---------- SUPPLIED DATA

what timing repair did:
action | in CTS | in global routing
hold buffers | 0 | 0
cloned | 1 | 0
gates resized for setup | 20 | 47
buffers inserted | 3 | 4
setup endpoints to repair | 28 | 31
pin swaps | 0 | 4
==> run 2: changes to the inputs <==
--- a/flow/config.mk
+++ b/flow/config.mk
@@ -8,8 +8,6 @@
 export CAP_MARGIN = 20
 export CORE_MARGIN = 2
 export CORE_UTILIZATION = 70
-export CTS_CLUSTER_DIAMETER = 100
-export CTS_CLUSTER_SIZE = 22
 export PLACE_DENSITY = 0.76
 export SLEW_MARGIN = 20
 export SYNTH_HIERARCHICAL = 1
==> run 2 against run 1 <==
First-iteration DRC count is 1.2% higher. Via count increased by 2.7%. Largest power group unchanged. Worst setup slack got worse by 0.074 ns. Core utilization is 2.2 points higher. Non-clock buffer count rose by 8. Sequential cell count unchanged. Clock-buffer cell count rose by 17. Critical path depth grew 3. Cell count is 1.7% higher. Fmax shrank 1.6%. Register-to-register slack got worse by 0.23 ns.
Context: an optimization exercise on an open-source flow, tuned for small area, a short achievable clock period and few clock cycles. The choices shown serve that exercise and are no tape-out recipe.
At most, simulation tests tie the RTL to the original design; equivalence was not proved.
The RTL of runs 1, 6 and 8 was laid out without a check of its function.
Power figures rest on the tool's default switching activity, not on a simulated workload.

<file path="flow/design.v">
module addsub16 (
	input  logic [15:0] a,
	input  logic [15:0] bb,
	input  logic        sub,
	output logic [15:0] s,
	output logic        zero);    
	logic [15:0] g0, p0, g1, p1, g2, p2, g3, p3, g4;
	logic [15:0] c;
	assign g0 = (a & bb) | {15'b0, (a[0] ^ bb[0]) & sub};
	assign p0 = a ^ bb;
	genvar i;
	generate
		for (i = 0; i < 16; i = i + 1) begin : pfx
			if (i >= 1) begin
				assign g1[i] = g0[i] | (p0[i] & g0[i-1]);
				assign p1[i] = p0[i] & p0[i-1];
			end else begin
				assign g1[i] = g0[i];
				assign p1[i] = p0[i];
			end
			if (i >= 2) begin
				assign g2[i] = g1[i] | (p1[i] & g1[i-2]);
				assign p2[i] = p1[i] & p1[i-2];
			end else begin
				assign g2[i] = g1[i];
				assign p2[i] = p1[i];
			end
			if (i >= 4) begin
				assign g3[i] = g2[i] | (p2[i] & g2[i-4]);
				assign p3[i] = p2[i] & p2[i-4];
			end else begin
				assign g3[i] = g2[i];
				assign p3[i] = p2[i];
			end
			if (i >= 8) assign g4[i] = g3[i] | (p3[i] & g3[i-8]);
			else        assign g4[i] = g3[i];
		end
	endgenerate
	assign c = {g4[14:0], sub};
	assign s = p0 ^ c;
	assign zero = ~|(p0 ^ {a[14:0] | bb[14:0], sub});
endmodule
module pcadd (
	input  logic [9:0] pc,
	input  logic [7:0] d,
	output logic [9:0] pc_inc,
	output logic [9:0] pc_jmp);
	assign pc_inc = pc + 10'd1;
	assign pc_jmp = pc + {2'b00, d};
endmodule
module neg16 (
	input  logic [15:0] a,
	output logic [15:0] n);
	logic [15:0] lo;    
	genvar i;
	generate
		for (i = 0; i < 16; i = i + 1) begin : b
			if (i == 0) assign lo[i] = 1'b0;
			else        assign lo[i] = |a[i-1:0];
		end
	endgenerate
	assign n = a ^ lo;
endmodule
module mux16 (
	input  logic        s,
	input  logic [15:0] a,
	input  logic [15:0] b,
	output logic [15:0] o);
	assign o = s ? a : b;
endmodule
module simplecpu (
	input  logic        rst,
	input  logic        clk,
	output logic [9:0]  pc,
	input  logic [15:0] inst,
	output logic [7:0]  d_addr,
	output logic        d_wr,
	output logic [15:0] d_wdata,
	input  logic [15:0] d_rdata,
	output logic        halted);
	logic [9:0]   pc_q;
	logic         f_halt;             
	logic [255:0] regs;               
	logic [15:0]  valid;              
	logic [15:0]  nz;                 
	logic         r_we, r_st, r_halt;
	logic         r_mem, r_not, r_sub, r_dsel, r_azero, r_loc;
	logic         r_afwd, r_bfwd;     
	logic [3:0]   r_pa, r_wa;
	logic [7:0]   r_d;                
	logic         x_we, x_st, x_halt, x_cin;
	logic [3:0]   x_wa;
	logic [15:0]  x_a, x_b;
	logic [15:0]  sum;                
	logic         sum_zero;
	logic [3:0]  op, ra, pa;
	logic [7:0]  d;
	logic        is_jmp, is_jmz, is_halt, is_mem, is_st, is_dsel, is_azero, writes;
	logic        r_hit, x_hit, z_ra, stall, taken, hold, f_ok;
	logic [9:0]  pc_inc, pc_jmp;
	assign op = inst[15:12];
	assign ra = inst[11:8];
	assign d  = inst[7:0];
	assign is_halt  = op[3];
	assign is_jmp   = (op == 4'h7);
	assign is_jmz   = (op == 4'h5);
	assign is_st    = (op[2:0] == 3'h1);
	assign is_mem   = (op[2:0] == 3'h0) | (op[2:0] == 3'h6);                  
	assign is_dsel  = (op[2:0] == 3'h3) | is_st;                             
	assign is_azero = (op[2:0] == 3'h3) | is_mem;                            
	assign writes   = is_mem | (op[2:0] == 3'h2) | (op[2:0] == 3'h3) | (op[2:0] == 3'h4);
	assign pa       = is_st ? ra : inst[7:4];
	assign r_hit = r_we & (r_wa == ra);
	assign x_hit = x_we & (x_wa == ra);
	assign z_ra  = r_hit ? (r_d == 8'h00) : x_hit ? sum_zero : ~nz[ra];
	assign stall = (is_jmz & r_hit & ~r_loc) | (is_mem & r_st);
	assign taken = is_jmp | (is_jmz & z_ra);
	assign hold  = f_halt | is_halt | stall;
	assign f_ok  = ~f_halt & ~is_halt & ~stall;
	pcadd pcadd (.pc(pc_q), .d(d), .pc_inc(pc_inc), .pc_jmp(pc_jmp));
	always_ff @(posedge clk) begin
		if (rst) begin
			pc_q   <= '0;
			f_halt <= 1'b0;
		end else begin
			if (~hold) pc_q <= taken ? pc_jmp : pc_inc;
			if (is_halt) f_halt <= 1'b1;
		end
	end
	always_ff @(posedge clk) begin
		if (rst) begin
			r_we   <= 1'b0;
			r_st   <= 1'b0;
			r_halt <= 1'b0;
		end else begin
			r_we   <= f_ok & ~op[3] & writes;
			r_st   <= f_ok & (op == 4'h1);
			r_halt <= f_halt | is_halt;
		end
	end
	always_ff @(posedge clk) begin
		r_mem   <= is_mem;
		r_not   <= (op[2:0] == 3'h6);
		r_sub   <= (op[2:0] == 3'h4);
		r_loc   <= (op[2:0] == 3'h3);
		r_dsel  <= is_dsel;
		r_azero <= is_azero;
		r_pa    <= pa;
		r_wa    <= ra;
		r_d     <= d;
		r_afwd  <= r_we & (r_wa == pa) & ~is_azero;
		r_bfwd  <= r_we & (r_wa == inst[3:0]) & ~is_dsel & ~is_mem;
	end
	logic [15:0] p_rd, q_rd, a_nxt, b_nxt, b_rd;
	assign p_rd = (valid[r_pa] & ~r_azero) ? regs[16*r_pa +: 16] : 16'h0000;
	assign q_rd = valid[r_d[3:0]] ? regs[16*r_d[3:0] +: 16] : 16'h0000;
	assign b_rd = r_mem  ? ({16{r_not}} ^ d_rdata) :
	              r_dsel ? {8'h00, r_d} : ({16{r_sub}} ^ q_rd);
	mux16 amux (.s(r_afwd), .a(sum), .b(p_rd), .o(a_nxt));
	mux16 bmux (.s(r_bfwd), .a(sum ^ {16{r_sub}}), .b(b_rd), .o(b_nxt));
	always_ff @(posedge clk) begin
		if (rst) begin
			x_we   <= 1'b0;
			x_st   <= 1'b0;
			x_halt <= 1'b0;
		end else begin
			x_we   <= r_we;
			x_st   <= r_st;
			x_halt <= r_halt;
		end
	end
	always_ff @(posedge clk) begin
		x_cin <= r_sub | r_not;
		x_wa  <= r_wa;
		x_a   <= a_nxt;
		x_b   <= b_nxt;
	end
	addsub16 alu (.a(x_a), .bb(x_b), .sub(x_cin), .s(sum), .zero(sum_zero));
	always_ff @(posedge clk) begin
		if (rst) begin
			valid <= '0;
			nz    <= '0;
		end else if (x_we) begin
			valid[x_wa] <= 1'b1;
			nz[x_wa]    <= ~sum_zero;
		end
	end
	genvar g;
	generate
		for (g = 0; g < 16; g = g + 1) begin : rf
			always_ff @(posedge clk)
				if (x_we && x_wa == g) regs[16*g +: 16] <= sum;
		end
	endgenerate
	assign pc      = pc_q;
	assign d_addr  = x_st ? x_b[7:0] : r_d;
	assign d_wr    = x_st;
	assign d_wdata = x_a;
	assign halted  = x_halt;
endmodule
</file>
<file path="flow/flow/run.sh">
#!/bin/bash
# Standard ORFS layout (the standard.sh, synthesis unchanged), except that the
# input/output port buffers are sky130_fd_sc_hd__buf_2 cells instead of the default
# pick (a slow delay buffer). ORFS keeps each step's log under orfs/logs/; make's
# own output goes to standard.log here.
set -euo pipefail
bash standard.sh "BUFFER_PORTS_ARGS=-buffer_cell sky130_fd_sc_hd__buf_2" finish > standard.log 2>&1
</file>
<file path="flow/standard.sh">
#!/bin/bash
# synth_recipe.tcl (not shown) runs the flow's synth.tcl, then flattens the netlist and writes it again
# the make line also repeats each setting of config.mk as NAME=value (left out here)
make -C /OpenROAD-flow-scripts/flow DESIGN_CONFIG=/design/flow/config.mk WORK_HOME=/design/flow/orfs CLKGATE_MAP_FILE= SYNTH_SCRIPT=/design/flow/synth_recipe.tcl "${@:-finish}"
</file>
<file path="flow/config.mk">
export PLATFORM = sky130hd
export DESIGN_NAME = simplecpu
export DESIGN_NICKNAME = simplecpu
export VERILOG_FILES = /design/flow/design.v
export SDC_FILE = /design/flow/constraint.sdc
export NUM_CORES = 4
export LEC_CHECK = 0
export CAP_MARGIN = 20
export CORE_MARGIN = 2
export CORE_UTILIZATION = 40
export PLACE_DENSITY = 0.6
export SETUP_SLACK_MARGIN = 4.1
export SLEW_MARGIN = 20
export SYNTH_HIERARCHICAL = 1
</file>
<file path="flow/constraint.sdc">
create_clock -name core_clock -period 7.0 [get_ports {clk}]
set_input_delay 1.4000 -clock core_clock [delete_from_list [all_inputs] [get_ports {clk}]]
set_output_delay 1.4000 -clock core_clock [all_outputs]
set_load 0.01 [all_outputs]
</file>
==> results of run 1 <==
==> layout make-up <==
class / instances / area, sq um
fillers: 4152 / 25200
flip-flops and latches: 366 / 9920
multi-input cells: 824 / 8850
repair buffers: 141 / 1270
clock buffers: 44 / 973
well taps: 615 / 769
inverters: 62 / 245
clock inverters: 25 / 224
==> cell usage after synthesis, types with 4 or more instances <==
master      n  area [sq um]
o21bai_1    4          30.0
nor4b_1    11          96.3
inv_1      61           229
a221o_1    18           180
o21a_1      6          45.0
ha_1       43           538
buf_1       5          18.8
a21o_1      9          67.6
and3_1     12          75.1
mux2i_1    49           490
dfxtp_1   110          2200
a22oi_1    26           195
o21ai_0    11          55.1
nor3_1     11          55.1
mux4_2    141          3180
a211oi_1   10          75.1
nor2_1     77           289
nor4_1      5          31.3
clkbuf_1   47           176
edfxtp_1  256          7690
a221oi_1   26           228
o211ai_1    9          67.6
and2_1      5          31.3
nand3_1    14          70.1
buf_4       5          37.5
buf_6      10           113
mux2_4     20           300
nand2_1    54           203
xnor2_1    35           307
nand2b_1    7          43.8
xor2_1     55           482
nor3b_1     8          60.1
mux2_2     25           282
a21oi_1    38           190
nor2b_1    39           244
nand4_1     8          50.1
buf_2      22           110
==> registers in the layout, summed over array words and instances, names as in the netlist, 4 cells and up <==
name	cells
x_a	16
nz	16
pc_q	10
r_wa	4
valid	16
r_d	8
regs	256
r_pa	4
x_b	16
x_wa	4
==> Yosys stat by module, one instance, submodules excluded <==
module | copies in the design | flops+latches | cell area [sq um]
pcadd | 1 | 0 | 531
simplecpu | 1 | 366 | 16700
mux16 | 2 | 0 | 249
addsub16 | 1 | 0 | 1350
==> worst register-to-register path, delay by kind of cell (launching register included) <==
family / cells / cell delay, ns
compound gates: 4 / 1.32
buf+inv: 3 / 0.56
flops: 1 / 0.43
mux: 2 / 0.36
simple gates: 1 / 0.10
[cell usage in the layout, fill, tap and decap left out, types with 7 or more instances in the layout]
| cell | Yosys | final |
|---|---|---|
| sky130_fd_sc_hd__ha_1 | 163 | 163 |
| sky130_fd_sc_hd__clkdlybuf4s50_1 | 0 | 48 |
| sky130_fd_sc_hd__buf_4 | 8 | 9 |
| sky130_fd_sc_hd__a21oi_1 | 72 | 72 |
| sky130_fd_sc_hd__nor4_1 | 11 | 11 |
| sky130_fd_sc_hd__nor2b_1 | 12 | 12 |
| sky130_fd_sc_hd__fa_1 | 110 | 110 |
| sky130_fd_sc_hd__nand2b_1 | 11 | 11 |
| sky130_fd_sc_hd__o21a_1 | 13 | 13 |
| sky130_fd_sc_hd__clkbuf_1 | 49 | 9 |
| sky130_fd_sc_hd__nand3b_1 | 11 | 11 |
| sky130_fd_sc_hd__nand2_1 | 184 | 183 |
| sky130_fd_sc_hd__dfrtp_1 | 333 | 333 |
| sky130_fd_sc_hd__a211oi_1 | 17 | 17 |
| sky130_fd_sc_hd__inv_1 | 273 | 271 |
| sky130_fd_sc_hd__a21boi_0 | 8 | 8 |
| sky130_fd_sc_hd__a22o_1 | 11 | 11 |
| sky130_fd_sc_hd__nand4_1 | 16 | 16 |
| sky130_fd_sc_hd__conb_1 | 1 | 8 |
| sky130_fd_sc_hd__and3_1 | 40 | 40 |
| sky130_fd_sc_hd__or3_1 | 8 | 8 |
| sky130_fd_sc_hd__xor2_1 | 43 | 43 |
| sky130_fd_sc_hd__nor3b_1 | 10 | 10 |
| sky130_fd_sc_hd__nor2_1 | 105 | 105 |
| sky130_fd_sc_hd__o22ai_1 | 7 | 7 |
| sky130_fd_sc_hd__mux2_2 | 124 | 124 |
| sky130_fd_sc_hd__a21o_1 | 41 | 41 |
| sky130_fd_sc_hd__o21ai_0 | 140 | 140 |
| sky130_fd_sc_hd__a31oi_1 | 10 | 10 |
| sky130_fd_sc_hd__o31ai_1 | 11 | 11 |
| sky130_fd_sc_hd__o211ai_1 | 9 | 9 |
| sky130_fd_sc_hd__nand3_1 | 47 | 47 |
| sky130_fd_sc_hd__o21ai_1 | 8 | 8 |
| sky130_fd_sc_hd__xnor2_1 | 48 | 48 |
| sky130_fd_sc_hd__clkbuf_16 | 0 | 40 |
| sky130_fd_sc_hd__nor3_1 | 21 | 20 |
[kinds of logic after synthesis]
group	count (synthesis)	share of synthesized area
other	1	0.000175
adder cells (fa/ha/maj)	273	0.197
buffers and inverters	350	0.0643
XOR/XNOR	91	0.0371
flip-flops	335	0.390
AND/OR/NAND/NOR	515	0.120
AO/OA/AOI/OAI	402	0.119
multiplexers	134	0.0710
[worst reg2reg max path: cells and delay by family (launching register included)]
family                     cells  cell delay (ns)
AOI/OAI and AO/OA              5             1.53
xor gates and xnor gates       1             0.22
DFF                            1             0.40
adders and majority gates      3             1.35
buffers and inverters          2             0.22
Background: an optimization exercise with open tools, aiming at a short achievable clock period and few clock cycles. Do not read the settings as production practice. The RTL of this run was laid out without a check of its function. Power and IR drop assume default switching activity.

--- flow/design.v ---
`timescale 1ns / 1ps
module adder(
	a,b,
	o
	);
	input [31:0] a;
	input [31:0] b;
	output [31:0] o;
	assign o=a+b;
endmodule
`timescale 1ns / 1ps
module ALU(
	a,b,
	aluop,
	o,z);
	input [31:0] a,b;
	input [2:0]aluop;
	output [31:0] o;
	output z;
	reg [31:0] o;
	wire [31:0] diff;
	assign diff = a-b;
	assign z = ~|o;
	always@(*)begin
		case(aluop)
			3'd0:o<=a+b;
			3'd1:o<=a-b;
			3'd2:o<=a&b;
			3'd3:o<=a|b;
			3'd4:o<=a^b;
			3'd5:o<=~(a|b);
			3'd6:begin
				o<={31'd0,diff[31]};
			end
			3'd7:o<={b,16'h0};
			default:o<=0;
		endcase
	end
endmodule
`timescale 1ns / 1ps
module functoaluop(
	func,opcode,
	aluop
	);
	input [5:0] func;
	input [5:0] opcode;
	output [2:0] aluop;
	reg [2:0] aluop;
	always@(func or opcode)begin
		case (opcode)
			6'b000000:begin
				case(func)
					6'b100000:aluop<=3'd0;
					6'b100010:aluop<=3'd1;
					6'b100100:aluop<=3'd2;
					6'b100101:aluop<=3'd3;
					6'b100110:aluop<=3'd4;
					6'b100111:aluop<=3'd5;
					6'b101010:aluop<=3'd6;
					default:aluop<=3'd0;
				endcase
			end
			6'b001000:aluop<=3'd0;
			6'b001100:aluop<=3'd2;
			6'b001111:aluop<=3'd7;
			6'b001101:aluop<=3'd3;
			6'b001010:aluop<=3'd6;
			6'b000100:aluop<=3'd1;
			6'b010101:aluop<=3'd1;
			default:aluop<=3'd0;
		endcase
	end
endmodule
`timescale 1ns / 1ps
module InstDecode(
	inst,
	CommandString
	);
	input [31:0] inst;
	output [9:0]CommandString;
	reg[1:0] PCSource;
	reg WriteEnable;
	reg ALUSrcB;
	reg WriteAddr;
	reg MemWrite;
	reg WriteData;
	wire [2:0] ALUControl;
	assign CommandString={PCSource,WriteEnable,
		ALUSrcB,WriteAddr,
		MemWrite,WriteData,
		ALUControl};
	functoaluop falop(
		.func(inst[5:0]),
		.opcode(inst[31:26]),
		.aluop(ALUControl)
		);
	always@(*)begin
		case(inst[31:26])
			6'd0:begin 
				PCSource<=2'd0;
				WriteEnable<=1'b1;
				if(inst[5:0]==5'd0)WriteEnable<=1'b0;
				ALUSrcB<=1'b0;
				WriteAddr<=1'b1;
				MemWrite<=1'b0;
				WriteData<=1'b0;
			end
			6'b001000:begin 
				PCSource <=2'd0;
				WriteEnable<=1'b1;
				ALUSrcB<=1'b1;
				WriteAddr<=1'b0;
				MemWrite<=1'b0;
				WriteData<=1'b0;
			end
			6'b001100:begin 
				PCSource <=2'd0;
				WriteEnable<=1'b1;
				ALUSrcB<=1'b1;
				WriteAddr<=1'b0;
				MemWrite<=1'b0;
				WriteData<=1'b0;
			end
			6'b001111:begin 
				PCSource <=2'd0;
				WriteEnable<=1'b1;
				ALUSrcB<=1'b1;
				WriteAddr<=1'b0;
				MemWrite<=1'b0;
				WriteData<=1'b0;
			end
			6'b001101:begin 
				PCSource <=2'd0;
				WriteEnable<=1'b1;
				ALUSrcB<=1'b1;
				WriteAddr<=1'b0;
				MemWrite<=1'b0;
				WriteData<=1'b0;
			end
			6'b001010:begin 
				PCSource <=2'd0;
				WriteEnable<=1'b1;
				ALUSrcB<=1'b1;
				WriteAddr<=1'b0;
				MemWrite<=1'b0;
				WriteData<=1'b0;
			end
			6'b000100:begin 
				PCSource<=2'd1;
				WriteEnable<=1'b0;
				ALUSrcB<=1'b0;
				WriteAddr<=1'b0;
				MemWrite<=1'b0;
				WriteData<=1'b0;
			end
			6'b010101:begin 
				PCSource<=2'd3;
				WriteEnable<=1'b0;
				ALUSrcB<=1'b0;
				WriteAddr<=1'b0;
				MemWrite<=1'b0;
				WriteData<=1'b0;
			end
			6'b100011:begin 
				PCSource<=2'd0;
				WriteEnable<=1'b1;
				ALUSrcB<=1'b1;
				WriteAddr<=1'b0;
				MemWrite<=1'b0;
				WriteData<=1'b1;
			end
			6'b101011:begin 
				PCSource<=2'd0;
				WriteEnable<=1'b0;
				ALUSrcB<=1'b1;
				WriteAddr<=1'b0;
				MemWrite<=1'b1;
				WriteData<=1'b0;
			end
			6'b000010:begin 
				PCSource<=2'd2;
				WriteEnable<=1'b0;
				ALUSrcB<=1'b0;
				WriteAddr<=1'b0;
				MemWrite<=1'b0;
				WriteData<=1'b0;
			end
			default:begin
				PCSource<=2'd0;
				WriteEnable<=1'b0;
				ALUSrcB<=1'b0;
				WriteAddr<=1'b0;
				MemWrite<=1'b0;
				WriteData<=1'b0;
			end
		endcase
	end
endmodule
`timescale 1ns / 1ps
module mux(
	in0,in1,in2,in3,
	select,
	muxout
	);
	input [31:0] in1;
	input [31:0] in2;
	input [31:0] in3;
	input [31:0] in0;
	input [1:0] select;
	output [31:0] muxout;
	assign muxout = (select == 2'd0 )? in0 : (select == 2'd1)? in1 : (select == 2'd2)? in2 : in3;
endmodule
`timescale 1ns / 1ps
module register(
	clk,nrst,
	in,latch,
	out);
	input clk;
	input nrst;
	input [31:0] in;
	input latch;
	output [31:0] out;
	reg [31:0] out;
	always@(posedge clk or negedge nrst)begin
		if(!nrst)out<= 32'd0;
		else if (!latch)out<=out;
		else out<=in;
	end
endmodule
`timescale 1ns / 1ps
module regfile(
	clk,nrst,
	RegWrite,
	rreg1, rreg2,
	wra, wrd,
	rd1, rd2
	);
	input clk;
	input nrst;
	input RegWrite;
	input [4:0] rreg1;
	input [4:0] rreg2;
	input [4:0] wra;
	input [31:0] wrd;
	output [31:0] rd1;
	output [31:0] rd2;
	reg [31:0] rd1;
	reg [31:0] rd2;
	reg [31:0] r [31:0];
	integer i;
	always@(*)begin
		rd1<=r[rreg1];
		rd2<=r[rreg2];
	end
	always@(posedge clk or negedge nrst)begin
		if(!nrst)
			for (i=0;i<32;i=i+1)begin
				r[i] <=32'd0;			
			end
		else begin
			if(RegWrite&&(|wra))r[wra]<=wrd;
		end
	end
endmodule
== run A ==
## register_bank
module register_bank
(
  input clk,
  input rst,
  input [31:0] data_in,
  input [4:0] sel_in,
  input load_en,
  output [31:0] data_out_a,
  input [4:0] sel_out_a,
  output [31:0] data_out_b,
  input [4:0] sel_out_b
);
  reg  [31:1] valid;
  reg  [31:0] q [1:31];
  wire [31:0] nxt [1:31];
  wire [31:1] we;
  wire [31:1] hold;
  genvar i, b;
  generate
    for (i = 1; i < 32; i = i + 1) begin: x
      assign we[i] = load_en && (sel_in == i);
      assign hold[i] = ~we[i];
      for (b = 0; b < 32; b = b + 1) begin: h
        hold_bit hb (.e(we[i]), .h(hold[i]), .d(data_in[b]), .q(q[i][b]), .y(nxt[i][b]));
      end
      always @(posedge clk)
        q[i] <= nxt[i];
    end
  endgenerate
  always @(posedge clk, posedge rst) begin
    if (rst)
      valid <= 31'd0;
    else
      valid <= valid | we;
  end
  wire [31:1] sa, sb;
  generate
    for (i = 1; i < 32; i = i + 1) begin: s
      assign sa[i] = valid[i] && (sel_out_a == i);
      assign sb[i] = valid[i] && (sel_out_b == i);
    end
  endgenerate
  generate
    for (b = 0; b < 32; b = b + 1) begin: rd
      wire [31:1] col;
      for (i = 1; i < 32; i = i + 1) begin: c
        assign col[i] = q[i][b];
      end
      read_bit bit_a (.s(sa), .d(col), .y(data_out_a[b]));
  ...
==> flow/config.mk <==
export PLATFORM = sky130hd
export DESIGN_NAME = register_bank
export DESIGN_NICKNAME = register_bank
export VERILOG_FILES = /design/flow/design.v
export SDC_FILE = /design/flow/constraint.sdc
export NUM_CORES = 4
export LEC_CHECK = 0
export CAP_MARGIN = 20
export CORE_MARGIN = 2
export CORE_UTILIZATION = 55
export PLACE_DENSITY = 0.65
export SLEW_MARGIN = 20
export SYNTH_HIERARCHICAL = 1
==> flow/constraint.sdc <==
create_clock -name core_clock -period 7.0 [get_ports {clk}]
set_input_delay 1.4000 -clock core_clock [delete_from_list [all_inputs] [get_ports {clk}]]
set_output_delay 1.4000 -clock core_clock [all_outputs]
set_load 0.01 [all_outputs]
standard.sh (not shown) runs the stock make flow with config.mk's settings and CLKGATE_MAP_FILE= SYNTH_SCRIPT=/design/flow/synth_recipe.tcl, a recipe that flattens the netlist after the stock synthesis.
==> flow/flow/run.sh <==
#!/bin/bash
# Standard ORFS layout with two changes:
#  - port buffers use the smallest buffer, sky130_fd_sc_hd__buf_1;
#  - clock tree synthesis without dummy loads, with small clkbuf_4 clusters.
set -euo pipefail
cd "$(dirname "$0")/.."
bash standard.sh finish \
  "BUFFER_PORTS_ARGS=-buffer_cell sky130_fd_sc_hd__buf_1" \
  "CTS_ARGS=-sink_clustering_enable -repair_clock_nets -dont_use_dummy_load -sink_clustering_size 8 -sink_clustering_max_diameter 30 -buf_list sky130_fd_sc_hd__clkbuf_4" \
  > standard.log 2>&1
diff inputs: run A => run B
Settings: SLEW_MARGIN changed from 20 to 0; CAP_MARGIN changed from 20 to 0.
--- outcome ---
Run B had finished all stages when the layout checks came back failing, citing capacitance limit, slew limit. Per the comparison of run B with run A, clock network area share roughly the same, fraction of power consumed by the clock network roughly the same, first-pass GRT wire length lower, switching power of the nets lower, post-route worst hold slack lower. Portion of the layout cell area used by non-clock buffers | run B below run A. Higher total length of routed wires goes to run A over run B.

--------------------

_ACTIVITY_
Work through the records line by line and tally those with the word "changes". Report only the total.

_SOLUTION TO THIS TASK_
2